During one of our dinners, we were talking about being intentional with our time, energy and tasks. I almost had a moment of panic when I realized that intention is my word for the year. Looking back, my life from late April to mid-September seems like such a blur that I feel like I’d failed in my intentions (nice play on words, huh?).
Now that I’ve had some down time, I’ve been making more of an effort to identify areas where I want to be more intentional, in part to reinvigorate my efforts for the remainder of the year. What’s interesting, though, is that I’ve shifted how I view my word, at least to some degree.
When I started the year, my efforts were more geared at myself and what results being intentional that would yield. How am I spending my time? In some ways I treated it like a quality improvement process for my life. How can I make it more efficient and effective? When I look back, I think it was more about creating another layer of accountability for myself. Unfortunately, that just seemed to create another layer of stress and internal pressure that, quite frankly, I don’t want weighing on me.
Thankfully, in part through the last few months, I think being intentional has become much bigger. It’s about making sure that I’m living out my values and being intentional with others.
There are two big areas where I have focused on being intentional these last few months, primarily due to all the deadlines and stress levels. The first is the notion that “well done is better than well said.” I’m pretty sure I’ve talked about this before, but it truly is one of my core values that I strive to be intentional about.
I’m big on accountability. I don’t want to just talk a good game — I want to deliver. It could be about professional matters, like meeting deadlines or accomplishing tasks, or it can be more personal in nature, like saying I’m going to get out to the east coast to see the little or eat healthy. As I’ve talked about before, I want to show up when and where I can.
Particularly with the help of my leadership institute director, I’ve been more intentional about the professional aspects. I take more time to consider what projects I take on and how I can set realistic goals and deadlines for myself. A big part of that has been learning to say no to other tasks that sneak up (and believe it or not, this people pleaser has said no to a few things!). This has been key to keeping my work load somewhat manageable and trying to have better work/life balance, recognizing that flexes over time.
The second area is one that I learned from my co-worker. She made a comment a number of weeks ago that really stuck with me: “It’s not what you say, it’s how you say it.”
For some reason this was a big game changer for me, though it may seem like common sense. That’s actually why I included the other graphic above. In addition to liking what I do (my actions, decisions, projects, etc.), I want to like how I do it. And that means being intentional with my words, tone and actions. When I know I have to say no, for example, it’s how I say it that makes me feel okay about it. That’s not an easy task for me, so framing how I want to turn down something has made it feel better for me personally.

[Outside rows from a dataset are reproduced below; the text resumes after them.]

`src/rtl/alu_control_seq_if.sv`:
```
// Request/result bundle between main control and alu_control_seq.
// Handshake: a request transfers on a cycle where valid_i & ready_o are both high; the producer holds valid_i/ALUOp/Funct until then.
interface alu_control_seq_if #(
  parameter int OP_W = 3
);
  logic            valid_i;
  logic [1:0]      ALUOp;
  logic [5:0]      Funct;
  logic            ready_o;
  logic [OP_W-1:0] Op;
  logic            op_valid;
  logic            illegal;
  logic            mdu_start;
  logic            mdu_div;
  logic            mdu_signed;
  logic            mdu_busy;
  logic            mdu_done;
  logic            hilo_we;
  logic            stall;
  logic [1:0]      dbg_state;

  modport master (
    output valid_i, ALUOp, Funct,
    input  ready_o, Op, op_valid, illegal, mdu_start, mdu_div, mdu_signed,
           mdu_busy, mdu_done, hilo_we, stall, dbg_state
  );

  modport slave (
    input  valid_i, ALUOp, Funct,
    output ready_o, Op, op_valid, illegal, mdu_start, mdu_div, mdu_signed,
           mdu_busy, mdu_done, hilo_we, stall, dbg_state
  );
endinterface

```
`src/rtl/alu_control_seq.sv`:
```
// Registered ALU control decoder with a multiply/divide sequencer.
// Define ALUCTL_MDU_EN to build the MDU decode, FSM and busy counter; otherwise MDU functs decode as illegal.
module alu_control_seq #(
  parameter int OP_W       = 3,
  parameter int MUL_CYCLES = 32,
  parameter int DIV_CYCLES = 32,
  parameter int CNT_W      = 6
) (
  input logic               clk,
  input logic               reset,
  alu_control_seq_if.slave  bus
);

  if (OP_W < 3 || MUL_CYCLES < 1 || DIV_CYCLES < 1 ||
      MUL_CYCLES > (1 << CNT_W) || DIV_CYCLES > (1 << CNT_W)) begin : g_bad_params
    $error("alu_control_seq: parameter out of range");
  end

  logic            ready;
  logic            accept;
  logic [2:0]      dec_op;
  logic            dec_ill;
  logic            dec_mdu;
  logic [OP_W-1:0] op_q;
  logic            ill_q;
  logic            opv_q;

  assign accept = bus.valid_i & ready;

  always_comb begin
    dec_op  = 3'b010;
    dec_ill = 1'b0;
    dec_mdu = 1'b0;
    case (bus.ALUOp)
      2'b00: dec_op = 3'b010;
      2'b10: begin
        case (bus.Funct)
          6'b100000: dec_op = 3'b010;
          6'b100010: dec_op = 3'b110;
          6'b100100: dec_op = 3'b000;
          6'b100101: dec_op = 3'b001;
          6'b101010: dec_op = 3'b111;
`ifdef ALUCTL_MDU_EN
          6'b011000, 6'b011001, 6'b011010, 6'b011011: dec_mdu = 1'b1;
`endif
          default:   dec_ill = 1'b1;
        endcase
      end
      default: dec_op = 3'b110;
    endcase
  end

  // An MDU accept leaves Op untouched but still clears illegal.
  always_ff @(posedge clk) begin
    if (reset) begin
      op_q  <= OP_W'(3'b010);
      ill_q <= 1'b0;
      opv_q <= 1'b0;
    end else begin
      opv_q <= accept & ~dec_mdu;
      if (accept) begin
        ill_q <= dec_ill;
        if (!dec_mdu) op_q <= OP_W'(dec_op);
      end
    end
  end

  assign bus.Op       = op_q;
  assign bus.illegal  = ill_q;
  assign bus.op_valid = opv_q;
  assign bus.ready_o  = ready;
  assign bus.stall    = ~ready;

`ifdef ALUCTL_MDU_EN
  typedef enum logic [1:0] {
    IDLE     = 2'd0,
    MDU_RUN  = 2'd1,
    MDU_DONE = 2'd2
  } state_t;

  state_t           state_q;
  state_t           state_d;
  logic [CNT_W-1:0] cnt_q;
  logic             start_q;
  logic             div_q;
  logic             sgn_q;

  // Counter holds remaining busy cycles minus one; zero means last busy cycle.
  always_ff @(posedge clk) begin
    if (reset) begin
      state_q <= IDLE;
      cnt_q   <= '0;
      start_q <= 1'b0;
      div_q   <= 1'b0;
      sgn_q   <= 1'b0;
    end else begin
      state_q <= state_d;
      start_q <= accept & dec_mdu;
      if (accept && dec_mdu) begin
        cnt_q <= bus.Funct[1] ? CNT_W'(DIV_CYCLES - 1) : CNT_W'(MUL_CYCLES - 1);
        div_q <= bus.Funct[1];
        sgn_q <= ~bus.Funct[0];
      end else if (state_q == MDU_RUN && cnt_q != '0) begin
        cnt_q <= cnt_q - CNT_W'(1);
      end
    end
  end

  always_comb begin
    state_d = state_q;
    case (state_q)
      IDLE:     if (accept && dec_mdu) state_d = MDU_RUN;
      MDU_RUN:  if (cnt_q == '0) state_d = MDU_DONE;
      MDU_DONE: state_d = IDLE;
      default:  state_d = IDLE;
    endcase
  end

  assign ready          = (state_q == IDLE);
  assign bus.mdu_start  = start_q;
  assign bus.mdu_div    = div_q;
  assign bus.mdu_signed = sgn_q;
  assign bus.mdu_busy   = (state_q == MDU_RUN);
  assign bus.mdu_done   = (state_q == MDU_DONE);
  assign bus.hilo_we    = (state_q == MDU_DONE);
  assign bus.dbg_state  = state_q;
`else
  assign ready          = 1'b1;
  assign bus.mdu_start  = 1'b0;
  assign bus.mdu_div    = 1'b0;
  assign bus.mdu_signed = 1'b0;
  assign bus.mdu_busy   = 1'b0;
  assign bus.mdu_done   = 1'b0;
  assign bus.hilo_we    = 1'b0;
  assign bus.dbg_state  = 2'd0;
`endif

endmodule

```
`src/flat_wrapper.sv`:
```
// flat-port wrapper written by rule: the top's interface ports become plain ports
module alu_control_seq_flat 
#(
  parameter int OP_W       = 3,
  parameter int MUL_CYCLES = 32,
  parameter int DIV_CYCLES = 32,
  parameter int CNT_W      = 6
)
  (clk, reset, bus_valid_i, bus_ALUOp, bus_Funct, bus_ready_o, bus_Op, bus_op_valid, bus_illegal, bus_mdu_start, bus_mdu_div, bus_mdu_signed, bus_mdu_busy, bus_mdu_done, bus_hilo_we, bus_stall, bus_dbg_state);
  alu_control_seq_if #(.OP_W(OP_W)) bus_i ();
  input logic clk;
  input logic reset;
  input wire logic [$bits(bus_i.valid_i)-1:0] bus_valid_i;
  input wire logic [$bits(bus_i.ALUOp)-1:0] bus_ALUOp;
  input wire logic [$bits(bus_i.Funct)-1:0] bus_Funct;
  output wire logic [$bits(bus_i.ready_o)-1:0] bus_ready_o;
  output wire logic [$bits(bus_i.Op)-1:0] bus_Op;
  output wire logic [$bits(bus_i.op_valid)-1:0] bus_op_valid;
  output wire logic [$bits(bus_i.illegal)-1:0] bus_illegal;
  output wire logic [$bits(bus_i.mdu_start)-1:0] bus_mdu_start;
  output wire logic [$bits(bus_i.mdu_div)-1:0] bus_mdu_div;
  output wire logic [$bits(bus_i.mdu_signed)-1:0] bus_mdu_signed;
  output wire logic [$bits(bus_i.mdu_busy)-1:0] bus_mdu_busy;
  output wire logic [$bits(bus_i.mdu_done)-1:0] bus_mdu_done;
  output wire logic [$bits(bus_i.hilo_we)-1:0] bus_hilo_we;
  output wire logic [$bits(bus_i.stall)-1:0] bus_stall;
  output wire logic [$bits(bus_i.dbg_state)-1:0] bus_dbg_state;
  assign bus_i.valid_i = bus_valid_i;
  assign bus_i.ALUOp = bus_ALUOp;
  assign bus_i.Funct = bus_Funct;
  assign bus_ready_o = bus_i.ready_o;
  assign bus_Op = bus_i.Op;
  assign bus_op_valid = bus_i.op_valid;
  assign bus_illegal = bus_i.illegal;
  assign bus_mdu_start = bus_i.mdu_start;
  assign bus_mdu_div = bus_i.mdu_div;
  assign bus_mdu_signed = bus_i.mdu_signed;
  assign bus_mdu_busy = bus_i.mdu_busy;
  assign bus_mdu_done = bus_i.mdu_done;
  assign bus_hilo_we = bus_i.hilo_we;
  assign bus_stall = bus_i.stall;
  assign bus_dbg_state = bus_i.dbg_state;
  alu_control_seq #(.OP_W(OP_W), .MUL_CYCLES(MUL_CYCLES), .DIV_CYCLES(DIV_CYCLES), .CNT_W(CNT_W)) u_core (.clk(clk), .reset(reset), .bus(bus_i));
endmodule
```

In some ways it helps that I’m an introvert. My tendency is to process and consider what I want to say or how to respond anyway. Mostly I think this approach has helped more from a people-pleasing perspective. I don’t have to say yes to every request. I don’t have to consistently put other people’s desires, wishes or expectations above my own. Knowing it’s not what I say but how I say it prevents me from constantly going along just to get along, which is great progress for me.
The downside to some of this is that most of my intentional efforts pertained to the more professional areas of my life (work and volunteer). My hope is that in the coming months I can better incorporate that into my personal life. But it does help to know I’m creating a life that’s more in alignment with who I am and my mode of operation, if you will. And isn’t that truly what my year should be about?